YOUR TASK
If a line below contains the string "SegInit", copy it out.

RECORDS TO USE
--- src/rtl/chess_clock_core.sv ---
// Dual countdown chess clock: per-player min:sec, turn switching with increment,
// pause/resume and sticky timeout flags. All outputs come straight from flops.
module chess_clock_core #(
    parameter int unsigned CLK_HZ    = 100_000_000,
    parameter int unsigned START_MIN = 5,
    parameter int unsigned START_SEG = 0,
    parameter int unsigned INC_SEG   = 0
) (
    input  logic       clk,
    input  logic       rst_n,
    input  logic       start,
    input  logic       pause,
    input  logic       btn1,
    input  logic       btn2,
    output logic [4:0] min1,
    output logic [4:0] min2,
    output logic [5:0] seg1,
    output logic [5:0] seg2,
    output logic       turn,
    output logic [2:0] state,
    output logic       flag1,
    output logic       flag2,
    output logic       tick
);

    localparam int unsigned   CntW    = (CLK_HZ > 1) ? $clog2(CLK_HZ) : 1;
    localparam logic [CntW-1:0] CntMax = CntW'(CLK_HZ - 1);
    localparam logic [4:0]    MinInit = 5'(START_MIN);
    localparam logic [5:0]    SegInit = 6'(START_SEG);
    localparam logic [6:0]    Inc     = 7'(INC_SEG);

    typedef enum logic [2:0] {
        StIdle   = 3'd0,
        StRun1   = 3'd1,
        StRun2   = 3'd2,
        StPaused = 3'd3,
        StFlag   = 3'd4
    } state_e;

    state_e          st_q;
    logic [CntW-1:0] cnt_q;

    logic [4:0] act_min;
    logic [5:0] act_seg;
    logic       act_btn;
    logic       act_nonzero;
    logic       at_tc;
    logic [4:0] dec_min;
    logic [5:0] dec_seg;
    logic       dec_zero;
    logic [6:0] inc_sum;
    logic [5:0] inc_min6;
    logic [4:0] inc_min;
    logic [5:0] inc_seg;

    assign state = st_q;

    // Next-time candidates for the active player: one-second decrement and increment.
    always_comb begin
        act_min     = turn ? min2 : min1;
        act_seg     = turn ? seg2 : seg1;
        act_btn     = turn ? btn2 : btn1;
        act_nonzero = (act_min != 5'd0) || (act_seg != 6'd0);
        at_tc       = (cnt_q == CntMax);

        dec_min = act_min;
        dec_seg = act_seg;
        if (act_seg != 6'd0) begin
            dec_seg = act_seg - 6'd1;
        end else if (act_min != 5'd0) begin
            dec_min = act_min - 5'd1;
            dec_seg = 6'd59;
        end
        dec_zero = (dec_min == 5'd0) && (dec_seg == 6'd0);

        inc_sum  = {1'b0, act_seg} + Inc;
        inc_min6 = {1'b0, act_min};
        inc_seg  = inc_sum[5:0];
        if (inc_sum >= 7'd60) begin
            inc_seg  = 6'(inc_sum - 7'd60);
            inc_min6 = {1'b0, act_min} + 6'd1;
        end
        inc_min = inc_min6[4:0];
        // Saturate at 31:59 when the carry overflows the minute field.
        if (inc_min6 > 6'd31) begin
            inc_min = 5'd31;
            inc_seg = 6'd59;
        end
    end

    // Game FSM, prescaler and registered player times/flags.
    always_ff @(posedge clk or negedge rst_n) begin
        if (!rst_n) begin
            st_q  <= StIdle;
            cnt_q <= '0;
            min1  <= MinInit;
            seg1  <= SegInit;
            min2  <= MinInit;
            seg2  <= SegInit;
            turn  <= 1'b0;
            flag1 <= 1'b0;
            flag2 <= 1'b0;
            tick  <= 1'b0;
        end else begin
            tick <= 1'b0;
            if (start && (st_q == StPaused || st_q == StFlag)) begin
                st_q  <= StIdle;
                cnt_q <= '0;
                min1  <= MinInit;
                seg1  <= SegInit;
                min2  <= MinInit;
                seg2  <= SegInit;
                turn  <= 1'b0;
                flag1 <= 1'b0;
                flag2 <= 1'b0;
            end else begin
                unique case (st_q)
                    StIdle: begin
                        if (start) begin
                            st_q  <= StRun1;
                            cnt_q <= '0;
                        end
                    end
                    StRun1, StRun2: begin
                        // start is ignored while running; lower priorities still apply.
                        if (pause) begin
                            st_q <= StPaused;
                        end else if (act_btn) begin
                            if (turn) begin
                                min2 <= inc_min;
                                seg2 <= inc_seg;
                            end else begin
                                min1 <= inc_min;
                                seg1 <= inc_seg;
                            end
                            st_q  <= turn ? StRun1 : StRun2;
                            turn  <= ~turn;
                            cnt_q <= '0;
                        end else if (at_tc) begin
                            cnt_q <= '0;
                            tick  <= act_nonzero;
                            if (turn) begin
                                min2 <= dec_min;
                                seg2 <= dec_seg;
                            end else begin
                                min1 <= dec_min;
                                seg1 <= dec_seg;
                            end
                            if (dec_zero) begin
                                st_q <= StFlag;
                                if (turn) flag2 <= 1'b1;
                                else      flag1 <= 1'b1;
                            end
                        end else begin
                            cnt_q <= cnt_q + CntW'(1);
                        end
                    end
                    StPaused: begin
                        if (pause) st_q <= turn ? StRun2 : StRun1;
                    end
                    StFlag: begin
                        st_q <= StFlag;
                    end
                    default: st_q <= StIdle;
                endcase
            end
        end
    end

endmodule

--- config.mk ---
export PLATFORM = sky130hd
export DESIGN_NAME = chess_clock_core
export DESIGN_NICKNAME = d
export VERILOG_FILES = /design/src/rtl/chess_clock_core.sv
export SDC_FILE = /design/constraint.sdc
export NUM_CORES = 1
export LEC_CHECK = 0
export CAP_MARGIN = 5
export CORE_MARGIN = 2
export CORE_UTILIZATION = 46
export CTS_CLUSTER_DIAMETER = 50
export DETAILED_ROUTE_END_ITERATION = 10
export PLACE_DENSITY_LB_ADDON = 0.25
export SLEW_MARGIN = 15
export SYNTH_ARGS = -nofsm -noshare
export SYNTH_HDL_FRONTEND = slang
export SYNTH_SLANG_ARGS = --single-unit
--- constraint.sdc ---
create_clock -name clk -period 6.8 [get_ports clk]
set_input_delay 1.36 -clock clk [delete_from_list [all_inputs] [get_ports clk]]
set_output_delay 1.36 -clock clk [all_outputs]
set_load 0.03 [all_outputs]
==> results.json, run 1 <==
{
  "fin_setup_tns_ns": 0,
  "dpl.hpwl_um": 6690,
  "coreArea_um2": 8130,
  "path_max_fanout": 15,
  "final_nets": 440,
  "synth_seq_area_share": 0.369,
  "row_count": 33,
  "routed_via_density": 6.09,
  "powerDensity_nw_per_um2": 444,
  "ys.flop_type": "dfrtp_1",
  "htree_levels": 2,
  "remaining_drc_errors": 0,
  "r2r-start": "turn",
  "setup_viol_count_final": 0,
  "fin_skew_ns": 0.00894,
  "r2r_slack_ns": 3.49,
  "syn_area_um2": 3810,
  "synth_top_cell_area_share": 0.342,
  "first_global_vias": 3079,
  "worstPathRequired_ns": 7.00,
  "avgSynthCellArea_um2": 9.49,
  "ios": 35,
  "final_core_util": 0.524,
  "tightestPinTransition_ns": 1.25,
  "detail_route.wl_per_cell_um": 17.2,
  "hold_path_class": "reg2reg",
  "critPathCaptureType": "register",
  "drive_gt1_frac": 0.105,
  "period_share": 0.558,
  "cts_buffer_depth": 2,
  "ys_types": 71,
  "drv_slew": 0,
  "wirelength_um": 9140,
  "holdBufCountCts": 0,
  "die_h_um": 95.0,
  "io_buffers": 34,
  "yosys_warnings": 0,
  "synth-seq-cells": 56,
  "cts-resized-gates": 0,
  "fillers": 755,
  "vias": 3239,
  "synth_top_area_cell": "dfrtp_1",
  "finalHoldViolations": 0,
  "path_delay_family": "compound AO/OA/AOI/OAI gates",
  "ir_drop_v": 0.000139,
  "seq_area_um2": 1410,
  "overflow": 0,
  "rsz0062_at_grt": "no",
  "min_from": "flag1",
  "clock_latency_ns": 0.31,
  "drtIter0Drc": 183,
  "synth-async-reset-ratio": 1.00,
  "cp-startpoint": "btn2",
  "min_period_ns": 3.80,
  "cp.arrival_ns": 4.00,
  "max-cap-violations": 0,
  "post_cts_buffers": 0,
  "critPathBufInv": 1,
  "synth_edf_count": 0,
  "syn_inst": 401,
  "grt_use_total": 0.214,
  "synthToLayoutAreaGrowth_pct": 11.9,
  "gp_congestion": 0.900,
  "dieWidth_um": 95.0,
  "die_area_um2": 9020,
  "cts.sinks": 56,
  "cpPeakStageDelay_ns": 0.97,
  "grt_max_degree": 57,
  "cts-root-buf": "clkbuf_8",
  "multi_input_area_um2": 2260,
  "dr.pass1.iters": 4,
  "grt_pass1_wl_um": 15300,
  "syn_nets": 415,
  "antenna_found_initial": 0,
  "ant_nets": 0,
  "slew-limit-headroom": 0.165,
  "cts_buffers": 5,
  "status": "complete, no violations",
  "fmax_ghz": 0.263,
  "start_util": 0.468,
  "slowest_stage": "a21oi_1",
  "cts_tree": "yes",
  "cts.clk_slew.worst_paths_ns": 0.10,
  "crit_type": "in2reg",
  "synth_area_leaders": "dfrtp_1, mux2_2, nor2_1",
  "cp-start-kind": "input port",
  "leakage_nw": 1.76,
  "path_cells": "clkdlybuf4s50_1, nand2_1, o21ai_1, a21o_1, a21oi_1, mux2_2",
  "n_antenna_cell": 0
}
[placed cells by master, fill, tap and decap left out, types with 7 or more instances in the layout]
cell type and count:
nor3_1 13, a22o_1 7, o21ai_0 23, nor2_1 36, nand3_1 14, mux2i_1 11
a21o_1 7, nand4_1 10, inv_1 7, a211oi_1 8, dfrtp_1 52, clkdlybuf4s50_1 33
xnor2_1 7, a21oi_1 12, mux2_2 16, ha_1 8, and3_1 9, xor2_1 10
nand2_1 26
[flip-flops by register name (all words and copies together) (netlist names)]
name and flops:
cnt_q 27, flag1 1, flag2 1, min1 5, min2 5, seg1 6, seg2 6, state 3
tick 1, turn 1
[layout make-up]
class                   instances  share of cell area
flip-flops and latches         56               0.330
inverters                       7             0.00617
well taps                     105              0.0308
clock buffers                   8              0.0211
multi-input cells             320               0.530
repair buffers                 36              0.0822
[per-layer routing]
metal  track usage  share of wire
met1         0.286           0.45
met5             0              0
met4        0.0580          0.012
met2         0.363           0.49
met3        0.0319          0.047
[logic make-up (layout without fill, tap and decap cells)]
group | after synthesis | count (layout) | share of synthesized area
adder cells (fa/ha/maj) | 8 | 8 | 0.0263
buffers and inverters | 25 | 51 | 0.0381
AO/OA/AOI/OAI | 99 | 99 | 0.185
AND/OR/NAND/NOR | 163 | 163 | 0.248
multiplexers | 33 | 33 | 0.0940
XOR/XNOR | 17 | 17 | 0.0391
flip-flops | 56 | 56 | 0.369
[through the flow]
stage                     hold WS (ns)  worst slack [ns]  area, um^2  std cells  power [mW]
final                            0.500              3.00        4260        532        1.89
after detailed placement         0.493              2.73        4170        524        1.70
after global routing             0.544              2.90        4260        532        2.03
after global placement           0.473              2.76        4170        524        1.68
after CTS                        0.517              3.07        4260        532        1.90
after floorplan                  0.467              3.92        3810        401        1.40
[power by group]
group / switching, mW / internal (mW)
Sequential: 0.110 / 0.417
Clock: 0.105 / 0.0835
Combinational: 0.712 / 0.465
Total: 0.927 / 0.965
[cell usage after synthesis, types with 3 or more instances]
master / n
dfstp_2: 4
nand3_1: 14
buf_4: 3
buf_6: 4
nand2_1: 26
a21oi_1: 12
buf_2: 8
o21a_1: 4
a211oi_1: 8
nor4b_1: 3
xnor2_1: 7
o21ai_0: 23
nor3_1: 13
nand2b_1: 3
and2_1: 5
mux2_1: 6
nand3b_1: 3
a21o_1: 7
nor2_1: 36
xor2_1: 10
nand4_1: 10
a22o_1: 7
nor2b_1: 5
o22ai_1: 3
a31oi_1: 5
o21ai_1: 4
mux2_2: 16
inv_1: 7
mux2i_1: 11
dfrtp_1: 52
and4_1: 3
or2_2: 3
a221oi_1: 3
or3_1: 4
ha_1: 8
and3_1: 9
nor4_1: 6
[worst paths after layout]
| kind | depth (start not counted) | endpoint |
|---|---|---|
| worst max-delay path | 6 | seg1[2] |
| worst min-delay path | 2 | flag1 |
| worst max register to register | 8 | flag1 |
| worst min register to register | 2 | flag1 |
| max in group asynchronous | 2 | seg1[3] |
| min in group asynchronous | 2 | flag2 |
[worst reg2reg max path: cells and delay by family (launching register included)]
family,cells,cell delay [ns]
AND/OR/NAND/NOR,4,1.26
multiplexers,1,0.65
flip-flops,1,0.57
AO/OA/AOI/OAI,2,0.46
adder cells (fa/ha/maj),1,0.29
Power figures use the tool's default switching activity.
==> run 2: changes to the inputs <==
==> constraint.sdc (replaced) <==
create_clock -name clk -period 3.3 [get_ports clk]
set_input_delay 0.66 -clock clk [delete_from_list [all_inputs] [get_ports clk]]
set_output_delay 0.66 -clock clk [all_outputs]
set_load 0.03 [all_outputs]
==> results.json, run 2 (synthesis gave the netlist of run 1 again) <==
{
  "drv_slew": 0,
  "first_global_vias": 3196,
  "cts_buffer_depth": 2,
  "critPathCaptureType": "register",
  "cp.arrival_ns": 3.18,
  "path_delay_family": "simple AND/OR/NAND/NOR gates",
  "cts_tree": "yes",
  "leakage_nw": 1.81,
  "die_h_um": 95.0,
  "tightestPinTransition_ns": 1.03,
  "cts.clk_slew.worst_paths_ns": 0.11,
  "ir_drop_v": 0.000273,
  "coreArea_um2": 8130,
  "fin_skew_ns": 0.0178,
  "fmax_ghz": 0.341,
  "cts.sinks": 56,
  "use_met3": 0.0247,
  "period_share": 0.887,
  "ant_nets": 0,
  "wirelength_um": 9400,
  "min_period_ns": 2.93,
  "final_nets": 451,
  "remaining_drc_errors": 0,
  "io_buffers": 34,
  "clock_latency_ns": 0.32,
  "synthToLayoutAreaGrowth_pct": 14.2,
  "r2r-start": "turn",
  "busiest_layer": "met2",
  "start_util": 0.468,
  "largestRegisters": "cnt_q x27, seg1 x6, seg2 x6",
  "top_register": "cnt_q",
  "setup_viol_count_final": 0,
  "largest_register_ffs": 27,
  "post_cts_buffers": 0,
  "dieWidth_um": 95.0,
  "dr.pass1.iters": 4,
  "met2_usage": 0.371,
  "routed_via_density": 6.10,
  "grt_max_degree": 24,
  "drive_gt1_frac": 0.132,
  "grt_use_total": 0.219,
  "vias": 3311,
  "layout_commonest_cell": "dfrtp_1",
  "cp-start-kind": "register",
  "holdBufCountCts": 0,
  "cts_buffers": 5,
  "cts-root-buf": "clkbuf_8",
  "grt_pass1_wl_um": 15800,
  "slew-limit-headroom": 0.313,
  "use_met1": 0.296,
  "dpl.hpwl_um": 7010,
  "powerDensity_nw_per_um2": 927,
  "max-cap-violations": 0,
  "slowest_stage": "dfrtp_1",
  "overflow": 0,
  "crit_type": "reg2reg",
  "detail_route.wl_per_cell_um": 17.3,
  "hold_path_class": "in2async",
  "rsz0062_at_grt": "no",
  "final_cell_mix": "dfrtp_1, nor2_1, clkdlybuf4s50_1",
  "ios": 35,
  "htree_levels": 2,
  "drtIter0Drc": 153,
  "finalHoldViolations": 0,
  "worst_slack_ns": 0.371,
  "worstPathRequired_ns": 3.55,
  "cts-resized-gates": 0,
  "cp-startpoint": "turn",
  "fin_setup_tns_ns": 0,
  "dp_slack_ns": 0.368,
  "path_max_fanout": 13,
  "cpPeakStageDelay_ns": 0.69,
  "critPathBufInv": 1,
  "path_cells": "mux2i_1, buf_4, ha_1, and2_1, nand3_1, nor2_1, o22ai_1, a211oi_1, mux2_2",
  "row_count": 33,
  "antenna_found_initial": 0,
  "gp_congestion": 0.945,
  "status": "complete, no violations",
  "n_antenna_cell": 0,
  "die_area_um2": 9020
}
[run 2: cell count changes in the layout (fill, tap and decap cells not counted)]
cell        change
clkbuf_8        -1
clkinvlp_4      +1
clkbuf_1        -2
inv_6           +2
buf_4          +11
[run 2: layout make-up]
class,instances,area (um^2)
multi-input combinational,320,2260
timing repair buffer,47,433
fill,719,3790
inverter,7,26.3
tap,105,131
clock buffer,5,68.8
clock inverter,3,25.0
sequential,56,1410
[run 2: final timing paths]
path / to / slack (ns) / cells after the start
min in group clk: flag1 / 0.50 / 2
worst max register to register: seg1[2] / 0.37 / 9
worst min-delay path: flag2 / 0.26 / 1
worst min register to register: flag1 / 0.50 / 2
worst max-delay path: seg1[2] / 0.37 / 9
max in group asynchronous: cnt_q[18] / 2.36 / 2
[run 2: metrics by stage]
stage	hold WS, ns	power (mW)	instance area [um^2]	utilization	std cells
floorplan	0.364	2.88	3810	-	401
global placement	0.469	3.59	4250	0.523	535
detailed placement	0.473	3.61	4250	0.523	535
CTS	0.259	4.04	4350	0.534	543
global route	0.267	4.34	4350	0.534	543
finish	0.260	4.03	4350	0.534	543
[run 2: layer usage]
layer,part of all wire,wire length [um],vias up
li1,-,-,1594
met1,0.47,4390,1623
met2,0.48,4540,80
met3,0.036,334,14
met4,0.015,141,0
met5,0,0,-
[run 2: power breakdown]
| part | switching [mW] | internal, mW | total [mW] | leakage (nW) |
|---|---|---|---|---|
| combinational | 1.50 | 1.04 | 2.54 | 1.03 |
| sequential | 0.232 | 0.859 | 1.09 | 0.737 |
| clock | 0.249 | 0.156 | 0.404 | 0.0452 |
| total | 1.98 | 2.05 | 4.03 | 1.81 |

ANSWER TO THIS TASK
    localparam logic [5:0]    SegInit = 6'(START_SEG);
            seg1  <= SegInit;
            seg2  <= SegInit;
                seg1  <= SegInit;
                seg2  <= SegInit;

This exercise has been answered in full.